## Data for analysis

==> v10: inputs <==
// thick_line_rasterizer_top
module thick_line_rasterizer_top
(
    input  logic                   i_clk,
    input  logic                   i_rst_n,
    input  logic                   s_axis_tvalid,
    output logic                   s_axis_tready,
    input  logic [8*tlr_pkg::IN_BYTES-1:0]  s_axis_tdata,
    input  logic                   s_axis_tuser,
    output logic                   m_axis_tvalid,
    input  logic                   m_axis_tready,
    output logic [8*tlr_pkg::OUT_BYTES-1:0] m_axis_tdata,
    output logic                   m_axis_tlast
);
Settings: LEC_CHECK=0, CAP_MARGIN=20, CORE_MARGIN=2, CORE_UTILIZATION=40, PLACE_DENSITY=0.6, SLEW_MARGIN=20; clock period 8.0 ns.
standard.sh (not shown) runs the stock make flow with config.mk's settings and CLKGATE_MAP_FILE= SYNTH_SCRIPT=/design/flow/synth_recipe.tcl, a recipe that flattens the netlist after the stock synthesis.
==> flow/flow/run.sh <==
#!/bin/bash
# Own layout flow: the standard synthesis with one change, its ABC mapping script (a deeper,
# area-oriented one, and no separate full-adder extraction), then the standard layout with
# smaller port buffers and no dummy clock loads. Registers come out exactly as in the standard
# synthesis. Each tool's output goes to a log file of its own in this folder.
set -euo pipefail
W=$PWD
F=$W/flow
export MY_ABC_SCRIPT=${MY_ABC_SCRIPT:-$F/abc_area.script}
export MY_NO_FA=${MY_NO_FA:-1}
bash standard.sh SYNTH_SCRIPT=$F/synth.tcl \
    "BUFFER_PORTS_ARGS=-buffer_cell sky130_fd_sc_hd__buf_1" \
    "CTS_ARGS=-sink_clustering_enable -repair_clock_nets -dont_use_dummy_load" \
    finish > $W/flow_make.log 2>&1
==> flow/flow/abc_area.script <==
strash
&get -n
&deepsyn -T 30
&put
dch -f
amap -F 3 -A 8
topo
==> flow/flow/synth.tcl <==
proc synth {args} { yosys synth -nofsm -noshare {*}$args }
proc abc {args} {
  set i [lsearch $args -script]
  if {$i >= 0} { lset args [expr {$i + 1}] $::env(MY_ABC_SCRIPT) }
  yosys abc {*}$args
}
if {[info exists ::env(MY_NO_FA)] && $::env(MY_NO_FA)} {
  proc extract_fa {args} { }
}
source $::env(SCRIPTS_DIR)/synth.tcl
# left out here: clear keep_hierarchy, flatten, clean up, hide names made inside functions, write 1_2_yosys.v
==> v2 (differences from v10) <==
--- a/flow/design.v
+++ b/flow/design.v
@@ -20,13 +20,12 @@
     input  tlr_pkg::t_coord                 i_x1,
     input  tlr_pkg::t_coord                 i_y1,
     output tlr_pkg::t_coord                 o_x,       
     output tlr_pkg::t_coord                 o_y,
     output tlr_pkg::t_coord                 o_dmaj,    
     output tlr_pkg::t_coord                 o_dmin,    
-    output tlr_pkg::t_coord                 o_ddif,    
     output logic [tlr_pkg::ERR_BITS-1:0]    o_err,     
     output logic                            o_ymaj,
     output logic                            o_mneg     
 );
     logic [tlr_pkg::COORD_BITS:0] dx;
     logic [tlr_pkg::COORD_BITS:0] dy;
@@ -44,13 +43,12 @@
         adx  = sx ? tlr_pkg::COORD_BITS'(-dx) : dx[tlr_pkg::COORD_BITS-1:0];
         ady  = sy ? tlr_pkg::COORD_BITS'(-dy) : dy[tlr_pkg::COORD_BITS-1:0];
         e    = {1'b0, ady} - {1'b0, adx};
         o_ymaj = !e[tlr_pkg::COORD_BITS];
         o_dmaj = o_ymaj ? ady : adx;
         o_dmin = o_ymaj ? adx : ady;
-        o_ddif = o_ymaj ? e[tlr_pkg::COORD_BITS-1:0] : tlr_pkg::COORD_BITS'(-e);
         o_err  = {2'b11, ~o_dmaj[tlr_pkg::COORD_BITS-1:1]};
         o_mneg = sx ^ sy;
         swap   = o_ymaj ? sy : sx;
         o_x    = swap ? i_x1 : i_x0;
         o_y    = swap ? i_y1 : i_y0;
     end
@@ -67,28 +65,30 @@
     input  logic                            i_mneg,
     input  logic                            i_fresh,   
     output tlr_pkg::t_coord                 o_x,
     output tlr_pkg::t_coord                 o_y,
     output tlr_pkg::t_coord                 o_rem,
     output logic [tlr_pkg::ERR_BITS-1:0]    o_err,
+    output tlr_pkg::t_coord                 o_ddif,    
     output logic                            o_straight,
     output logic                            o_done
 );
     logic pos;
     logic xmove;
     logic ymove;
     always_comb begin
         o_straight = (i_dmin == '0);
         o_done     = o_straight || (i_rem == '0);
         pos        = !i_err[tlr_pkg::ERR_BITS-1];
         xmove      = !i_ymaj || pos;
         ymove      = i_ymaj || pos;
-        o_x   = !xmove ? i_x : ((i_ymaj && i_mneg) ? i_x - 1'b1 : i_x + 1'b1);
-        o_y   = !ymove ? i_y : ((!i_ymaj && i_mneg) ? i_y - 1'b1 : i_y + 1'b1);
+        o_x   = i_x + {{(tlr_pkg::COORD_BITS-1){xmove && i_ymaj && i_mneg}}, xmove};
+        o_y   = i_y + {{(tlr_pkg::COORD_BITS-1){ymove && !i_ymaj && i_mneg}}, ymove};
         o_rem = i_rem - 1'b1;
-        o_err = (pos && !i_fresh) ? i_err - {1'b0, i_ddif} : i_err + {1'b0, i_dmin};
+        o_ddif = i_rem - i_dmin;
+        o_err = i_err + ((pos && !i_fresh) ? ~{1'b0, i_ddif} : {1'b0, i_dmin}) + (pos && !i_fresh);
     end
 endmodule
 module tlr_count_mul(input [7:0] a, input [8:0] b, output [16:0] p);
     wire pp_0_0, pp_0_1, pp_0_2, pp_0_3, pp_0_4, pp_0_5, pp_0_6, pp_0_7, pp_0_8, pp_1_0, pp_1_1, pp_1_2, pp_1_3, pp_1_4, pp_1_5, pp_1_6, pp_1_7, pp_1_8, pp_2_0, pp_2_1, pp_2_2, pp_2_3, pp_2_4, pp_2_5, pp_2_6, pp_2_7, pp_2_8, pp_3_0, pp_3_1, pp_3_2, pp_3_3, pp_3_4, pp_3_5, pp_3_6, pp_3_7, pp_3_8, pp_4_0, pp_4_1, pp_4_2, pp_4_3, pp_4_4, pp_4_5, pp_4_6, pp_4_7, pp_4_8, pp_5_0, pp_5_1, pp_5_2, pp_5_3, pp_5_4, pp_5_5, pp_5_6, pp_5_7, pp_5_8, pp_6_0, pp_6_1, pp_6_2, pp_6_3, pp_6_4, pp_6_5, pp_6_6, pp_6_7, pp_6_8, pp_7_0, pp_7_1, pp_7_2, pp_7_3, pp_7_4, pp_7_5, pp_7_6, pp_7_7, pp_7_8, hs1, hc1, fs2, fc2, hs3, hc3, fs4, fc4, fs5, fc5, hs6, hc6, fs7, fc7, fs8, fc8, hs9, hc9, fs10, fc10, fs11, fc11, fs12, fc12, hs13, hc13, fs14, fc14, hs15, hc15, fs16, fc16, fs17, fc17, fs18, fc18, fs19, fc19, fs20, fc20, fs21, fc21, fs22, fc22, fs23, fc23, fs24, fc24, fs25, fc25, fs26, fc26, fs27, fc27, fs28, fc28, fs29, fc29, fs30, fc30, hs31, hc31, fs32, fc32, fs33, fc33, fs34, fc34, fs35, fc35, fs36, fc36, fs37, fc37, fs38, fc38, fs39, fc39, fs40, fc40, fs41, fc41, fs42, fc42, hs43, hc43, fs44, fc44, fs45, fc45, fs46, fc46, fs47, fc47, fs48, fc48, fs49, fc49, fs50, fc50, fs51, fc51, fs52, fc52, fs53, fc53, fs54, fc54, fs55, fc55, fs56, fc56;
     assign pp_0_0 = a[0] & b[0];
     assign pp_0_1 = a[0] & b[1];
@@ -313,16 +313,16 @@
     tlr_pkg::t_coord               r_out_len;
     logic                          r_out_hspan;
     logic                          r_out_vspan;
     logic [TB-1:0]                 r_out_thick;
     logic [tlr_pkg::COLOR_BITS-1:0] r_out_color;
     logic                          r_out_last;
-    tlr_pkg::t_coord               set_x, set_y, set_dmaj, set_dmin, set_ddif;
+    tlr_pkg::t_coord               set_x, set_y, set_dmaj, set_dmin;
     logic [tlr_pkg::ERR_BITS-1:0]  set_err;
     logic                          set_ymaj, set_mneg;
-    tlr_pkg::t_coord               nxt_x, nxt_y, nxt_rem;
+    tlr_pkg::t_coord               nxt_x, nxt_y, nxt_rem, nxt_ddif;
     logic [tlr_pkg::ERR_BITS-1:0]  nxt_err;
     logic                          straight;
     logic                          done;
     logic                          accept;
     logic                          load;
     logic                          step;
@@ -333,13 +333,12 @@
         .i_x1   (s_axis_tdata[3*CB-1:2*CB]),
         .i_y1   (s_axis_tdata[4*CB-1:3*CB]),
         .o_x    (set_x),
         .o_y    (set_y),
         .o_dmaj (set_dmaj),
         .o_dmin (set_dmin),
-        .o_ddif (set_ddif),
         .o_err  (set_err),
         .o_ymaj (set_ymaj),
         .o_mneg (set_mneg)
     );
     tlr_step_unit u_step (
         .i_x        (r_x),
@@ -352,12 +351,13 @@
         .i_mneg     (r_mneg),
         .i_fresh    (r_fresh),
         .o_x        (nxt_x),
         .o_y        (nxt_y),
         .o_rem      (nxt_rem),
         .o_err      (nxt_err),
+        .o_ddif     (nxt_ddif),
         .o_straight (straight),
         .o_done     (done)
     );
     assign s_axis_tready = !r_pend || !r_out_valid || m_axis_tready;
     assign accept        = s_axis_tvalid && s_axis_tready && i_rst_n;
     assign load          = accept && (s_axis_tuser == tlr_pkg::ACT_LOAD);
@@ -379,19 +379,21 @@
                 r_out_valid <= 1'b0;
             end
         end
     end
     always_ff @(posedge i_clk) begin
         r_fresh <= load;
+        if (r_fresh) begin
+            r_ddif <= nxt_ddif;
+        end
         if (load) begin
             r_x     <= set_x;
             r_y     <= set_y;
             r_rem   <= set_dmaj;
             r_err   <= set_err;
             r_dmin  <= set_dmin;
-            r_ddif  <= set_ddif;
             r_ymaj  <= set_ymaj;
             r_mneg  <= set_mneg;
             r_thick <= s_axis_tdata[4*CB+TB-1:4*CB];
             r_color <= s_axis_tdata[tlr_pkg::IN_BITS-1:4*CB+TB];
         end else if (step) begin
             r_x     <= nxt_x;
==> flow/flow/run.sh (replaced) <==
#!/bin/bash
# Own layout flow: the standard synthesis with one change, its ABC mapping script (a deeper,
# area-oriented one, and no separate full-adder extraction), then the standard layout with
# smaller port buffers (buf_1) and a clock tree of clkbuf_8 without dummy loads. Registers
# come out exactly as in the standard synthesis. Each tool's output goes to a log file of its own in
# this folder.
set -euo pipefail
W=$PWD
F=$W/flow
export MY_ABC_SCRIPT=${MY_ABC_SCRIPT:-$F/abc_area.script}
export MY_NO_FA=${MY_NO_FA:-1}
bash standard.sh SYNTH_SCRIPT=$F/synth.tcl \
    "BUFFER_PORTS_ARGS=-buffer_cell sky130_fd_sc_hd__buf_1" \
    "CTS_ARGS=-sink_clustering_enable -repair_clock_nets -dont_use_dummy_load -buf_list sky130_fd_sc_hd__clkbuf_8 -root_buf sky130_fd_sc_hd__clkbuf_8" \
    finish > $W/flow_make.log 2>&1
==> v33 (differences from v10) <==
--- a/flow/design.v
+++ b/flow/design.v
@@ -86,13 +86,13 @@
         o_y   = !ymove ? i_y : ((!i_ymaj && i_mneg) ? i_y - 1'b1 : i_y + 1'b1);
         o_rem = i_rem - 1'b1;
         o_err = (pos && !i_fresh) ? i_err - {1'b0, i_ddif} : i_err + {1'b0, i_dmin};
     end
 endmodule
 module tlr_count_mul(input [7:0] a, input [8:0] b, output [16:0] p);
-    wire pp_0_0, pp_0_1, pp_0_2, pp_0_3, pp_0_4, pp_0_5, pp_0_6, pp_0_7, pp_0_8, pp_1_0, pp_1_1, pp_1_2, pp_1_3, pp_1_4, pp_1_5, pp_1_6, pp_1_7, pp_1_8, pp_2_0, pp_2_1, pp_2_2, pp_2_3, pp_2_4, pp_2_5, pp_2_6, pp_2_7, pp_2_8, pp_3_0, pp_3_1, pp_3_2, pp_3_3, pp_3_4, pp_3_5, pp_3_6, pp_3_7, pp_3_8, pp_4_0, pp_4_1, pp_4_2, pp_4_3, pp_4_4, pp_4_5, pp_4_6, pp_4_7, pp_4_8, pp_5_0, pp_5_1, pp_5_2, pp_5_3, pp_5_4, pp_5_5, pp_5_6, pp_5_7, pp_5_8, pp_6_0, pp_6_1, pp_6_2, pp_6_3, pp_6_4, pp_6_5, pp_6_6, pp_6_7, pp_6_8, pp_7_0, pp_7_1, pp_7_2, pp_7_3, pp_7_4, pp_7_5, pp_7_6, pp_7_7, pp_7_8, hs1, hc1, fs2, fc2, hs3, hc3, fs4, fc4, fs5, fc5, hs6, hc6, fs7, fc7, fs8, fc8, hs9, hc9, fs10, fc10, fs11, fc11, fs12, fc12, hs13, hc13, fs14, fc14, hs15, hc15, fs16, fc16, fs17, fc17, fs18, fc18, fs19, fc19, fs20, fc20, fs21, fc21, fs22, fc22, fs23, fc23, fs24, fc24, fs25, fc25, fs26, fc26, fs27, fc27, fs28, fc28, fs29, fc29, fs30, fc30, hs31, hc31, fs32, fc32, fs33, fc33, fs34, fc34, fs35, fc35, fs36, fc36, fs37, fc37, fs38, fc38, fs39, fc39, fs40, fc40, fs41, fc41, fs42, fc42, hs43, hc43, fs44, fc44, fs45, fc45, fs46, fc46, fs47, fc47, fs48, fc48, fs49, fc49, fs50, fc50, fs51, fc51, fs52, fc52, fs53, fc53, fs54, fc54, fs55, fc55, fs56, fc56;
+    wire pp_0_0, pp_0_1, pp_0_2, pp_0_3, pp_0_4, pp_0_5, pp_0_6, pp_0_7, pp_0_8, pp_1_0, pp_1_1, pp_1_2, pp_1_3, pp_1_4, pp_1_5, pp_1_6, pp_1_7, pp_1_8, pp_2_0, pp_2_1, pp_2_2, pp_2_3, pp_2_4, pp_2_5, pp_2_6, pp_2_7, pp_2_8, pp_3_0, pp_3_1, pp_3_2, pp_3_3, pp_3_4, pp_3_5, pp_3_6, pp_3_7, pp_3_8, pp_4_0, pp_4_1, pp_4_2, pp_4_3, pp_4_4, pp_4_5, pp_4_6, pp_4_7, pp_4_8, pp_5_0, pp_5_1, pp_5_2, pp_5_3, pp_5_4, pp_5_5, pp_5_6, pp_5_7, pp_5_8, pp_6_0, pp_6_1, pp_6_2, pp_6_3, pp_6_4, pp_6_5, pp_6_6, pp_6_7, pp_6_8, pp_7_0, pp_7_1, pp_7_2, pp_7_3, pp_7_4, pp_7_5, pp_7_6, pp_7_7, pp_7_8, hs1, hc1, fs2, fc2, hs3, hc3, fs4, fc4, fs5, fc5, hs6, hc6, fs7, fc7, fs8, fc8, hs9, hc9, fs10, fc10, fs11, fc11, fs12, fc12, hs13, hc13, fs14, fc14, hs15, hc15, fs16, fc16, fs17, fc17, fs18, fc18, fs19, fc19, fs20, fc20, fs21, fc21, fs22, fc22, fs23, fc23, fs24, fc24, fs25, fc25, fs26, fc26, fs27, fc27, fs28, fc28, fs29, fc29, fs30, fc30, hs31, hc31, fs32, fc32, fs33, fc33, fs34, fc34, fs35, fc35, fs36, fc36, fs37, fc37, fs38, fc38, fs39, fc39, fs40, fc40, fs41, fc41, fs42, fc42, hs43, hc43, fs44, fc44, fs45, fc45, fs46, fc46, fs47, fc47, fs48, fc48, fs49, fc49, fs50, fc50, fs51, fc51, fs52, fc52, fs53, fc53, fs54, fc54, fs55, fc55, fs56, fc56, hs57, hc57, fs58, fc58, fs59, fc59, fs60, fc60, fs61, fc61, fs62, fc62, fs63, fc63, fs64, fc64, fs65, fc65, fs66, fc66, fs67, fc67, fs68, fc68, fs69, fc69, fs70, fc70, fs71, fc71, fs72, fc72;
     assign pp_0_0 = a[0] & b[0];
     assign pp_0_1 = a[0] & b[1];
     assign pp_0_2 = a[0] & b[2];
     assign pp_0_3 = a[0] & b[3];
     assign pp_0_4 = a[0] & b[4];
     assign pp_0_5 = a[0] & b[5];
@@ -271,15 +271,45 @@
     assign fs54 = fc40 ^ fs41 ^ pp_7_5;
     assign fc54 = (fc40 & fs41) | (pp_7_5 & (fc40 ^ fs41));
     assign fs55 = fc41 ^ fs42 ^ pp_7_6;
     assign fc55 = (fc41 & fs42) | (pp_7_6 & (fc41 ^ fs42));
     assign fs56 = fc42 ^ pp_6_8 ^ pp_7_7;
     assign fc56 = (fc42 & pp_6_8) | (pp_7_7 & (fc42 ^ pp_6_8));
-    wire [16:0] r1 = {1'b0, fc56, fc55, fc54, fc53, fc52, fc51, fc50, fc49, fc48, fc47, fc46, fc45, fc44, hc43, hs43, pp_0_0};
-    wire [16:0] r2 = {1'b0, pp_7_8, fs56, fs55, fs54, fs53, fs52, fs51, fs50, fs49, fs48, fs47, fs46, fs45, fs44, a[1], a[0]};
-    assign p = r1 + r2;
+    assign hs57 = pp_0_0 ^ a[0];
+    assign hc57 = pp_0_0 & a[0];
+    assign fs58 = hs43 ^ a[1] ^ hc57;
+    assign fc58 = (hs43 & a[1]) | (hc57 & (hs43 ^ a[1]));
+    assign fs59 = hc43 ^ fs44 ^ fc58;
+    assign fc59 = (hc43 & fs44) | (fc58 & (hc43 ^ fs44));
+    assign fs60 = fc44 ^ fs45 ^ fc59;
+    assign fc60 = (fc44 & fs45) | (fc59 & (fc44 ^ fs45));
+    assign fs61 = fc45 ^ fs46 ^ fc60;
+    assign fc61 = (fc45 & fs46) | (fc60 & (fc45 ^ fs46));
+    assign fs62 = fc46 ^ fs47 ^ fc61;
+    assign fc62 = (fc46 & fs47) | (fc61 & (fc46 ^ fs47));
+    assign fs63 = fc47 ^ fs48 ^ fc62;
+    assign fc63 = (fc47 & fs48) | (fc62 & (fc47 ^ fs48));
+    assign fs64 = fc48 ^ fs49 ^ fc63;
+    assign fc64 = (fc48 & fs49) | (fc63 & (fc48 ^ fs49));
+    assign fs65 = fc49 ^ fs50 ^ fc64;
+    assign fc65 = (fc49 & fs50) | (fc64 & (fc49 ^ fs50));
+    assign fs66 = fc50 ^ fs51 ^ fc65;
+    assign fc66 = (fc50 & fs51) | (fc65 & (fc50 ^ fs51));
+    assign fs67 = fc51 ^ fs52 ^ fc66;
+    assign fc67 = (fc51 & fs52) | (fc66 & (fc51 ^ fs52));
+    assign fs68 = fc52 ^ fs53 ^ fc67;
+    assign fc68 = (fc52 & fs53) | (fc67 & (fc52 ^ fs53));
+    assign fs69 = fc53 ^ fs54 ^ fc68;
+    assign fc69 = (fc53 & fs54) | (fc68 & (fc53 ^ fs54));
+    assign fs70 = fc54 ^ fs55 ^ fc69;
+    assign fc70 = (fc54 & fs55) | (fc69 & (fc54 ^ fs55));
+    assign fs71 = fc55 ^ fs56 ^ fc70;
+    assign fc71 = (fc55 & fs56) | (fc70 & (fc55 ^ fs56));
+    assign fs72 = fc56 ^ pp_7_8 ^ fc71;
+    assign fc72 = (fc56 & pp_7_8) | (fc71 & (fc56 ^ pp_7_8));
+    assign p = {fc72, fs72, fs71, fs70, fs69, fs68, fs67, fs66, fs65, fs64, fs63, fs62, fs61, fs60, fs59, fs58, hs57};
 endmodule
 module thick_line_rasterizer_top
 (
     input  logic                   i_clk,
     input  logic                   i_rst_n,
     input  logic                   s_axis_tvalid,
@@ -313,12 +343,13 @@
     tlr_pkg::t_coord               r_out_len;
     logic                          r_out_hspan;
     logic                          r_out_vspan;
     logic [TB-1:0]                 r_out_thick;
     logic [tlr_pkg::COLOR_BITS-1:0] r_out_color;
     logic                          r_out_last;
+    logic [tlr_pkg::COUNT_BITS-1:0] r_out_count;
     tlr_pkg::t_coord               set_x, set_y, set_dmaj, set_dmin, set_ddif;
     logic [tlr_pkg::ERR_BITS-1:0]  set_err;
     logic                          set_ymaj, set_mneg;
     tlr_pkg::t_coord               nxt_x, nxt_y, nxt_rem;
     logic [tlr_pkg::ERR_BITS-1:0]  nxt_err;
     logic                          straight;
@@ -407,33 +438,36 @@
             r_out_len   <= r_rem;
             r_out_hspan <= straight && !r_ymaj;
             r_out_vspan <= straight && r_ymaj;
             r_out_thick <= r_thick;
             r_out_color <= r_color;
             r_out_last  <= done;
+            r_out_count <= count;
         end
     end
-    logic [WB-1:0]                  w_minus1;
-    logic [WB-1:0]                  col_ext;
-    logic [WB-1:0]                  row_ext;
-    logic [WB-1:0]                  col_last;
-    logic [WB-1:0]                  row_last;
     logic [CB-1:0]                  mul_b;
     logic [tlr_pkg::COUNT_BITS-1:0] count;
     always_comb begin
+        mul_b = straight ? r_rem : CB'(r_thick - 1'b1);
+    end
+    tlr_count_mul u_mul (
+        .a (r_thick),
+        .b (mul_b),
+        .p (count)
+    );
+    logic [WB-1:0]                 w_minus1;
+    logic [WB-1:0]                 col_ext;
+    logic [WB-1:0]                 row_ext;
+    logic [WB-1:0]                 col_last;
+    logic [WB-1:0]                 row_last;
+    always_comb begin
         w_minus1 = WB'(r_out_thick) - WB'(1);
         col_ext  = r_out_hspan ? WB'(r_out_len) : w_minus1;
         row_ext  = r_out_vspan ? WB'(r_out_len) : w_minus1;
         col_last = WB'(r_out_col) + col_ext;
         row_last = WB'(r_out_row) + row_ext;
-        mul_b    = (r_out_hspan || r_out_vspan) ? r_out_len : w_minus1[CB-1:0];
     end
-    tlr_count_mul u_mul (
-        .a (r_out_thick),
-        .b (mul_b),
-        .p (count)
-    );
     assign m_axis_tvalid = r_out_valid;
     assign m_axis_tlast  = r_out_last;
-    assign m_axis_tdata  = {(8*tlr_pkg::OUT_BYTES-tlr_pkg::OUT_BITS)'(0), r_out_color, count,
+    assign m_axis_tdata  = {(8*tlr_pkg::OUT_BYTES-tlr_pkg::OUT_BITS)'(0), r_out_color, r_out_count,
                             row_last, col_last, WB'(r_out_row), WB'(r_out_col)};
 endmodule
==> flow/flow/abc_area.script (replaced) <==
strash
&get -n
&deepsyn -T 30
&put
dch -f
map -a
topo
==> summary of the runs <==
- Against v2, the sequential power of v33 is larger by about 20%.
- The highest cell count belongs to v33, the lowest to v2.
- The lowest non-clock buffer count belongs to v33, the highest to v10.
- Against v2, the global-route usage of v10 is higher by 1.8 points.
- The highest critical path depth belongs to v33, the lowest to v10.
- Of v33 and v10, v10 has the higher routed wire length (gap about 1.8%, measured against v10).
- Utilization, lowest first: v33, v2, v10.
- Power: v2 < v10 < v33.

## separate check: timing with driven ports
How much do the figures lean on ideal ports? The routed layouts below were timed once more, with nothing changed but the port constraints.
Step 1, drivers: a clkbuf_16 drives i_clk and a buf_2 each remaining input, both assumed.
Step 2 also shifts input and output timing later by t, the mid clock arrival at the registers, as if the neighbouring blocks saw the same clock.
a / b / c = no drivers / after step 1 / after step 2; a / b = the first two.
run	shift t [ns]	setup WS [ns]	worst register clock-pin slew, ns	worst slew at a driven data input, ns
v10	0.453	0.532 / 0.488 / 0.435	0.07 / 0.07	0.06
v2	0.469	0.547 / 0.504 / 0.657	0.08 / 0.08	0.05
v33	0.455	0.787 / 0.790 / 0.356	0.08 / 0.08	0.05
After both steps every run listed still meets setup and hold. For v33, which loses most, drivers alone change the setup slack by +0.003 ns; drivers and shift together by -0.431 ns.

## Task
Each line above where the word "timing" occurs should be copied out.

## Task solution
## separate check: timing with driven ports
Step 2 also shifts input and output timing later by t, the mid clock arrival at the registers, as if the neighbouring blocks saw the same clock.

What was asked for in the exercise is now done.